Copy the records below word for word. Stop after the line that contains "14.0 | 1160 |".

☆ ☆ ☆ ☆ ☆

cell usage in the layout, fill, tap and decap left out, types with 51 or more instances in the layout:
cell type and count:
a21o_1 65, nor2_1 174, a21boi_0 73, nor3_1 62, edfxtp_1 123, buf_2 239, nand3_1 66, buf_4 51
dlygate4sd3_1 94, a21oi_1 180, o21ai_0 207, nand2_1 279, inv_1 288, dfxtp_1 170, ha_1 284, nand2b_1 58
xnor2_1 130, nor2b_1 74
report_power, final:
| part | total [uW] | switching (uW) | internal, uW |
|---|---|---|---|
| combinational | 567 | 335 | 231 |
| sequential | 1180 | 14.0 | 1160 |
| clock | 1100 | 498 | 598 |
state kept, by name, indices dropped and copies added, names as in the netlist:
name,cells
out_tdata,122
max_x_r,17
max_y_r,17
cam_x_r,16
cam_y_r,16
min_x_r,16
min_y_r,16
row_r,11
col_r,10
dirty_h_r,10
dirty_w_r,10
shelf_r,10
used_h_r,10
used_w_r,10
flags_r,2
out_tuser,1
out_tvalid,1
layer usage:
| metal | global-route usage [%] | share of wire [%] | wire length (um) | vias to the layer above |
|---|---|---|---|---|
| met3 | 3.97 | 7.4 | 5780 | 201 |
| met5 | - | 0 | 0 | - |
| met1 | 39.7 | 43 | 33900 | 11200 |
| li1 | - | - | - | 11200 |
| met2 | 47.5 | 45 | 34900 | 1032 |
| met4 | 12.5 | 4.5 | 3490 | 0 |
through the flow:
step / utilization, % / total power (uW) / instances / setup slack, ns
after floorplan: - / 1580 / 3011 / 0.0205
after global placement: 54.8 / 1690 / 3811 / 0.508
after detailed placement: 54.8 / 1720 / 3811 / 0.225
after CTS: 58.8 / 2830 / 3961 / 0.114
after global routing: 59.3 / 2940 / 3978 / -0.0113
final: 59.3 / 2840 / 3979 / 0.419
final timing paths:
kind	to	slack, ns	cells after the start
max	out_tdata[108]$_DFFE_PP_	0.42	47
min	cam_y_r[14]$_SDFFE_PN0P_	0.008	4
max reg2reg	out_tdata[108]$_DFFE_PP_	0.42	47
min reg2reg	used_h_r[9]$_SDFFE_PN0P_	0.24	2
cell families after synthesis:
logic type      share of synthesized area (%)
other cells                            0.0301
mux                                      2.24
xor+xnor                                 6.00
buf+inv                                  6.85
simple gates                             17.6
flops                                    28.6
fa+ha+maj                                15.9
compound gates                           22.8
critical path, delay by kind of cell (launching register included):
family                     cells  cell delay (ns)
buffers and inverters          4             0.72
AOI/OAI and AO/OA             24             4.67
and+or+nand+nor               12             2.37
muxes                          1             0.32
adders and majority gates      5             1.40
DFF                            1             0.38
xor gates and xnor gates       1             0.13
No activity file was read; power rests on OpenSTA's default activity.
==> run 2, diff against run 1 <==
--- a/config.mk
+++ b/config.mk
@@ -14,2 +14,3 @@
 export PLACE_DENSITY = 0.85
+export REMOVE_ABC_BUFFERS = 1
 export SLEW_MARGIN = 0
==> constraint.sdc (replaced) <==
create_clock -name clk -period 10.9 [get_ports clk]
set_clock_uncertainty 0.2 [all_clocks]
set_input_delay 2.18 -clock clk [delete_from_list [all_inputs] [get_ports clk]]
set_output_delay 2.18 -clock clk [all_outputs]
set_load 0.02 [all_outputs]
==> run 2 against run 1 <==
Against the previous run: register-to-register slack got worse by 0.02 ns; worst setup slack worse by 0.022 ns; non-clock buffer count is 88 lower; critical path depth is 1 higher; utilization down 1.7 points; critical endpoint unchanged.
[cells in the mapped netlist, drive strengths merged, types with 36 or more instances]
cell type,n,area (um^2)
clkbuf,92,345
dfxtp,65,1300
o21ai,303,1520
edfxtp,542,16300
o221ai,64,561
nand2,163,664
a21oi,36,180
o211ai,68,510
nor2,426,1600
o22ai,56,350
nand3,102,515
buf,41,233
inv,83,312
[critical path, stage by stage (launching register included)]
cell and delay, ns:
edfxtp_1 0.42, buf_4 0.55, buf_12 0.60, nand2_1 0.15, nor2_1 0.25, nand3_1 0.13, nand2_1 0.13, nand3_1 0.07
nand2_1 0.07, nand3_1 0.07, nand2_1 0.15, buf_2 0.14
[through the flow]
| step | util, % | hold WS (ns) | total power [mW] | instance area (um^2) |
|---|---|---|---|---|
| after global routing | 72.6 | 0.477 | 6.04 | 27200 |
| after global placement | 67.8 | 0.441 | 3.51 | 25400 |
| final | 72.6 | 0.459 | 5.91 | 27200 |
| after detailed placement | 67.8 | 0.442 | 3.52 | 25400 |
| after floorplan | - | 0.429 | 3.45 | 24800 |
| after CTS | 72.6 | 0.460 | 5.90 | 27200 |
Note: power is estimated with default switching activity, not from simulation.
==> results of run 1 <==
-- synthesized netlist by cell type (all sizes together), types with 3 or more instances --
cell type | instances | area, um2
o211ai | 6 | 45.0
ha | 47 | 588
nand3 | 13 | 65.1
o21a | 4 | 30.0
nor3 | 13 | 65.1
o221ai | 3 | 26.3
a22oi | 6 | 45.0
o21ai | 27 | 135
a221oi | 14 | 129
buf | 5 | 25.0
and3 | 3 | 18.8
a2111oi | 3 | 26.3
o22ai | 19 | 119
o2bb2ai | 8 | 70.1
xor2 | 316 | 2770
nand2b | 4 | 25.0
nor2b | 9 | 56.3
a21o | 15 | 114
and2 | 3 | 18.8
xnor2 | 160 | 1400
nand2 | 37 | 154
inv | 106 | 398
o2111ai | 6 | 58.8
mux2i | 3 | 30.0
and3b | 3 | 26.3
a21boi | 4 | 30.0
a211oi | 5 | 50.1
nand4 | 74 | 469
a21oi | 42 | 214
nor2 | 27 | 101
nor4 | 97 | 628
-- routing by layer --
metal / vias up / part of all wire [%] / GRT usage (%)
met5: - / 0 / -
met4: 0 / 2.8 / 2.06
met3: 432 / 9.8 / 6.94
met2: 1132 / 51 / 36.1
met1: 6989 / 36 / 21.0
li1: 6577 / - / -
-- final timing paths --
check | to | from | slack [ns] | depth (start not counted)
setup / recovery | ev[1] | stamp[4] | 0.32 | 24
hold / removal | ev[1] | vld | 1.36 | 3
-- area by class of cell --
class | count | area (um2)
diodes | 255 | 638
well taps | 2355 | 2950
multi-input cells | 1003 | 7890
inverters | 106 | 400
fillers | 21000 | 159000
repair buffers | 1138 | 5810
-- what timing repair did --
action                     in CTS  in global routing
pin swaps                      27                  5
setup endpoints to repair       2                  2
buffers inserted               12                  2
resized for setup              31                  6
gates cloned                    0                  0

☆ ☆ ☆ ☆ ☆

- _PROBLEM SOLUTION_:
cell usage in the layout, fill, tap and decap left out, types with 51 or more instances in the layout:
cell type and count:
a21o_1 65, nor2_1 174, a21boi_0 73, nor3_1 62, edfxtp_1 123, buf_2 239, nand3_1 66, buf_4 51
dlygate4sd3_1 94, a21oi_1 180, o21ai_0 207, nand2_1 279, inv_1 288, dfxtp_1 170, ha_1 284, nand2b_1 58
xnor2_1 130, nor2b_1 74
report_power, final:
| part | total [uW] | switching (uW) | internal, uW |
|---|---|---|---|
| combinational | 567 | 335 | 231 |
| sequential | 1180 | 14.0 | 1160 |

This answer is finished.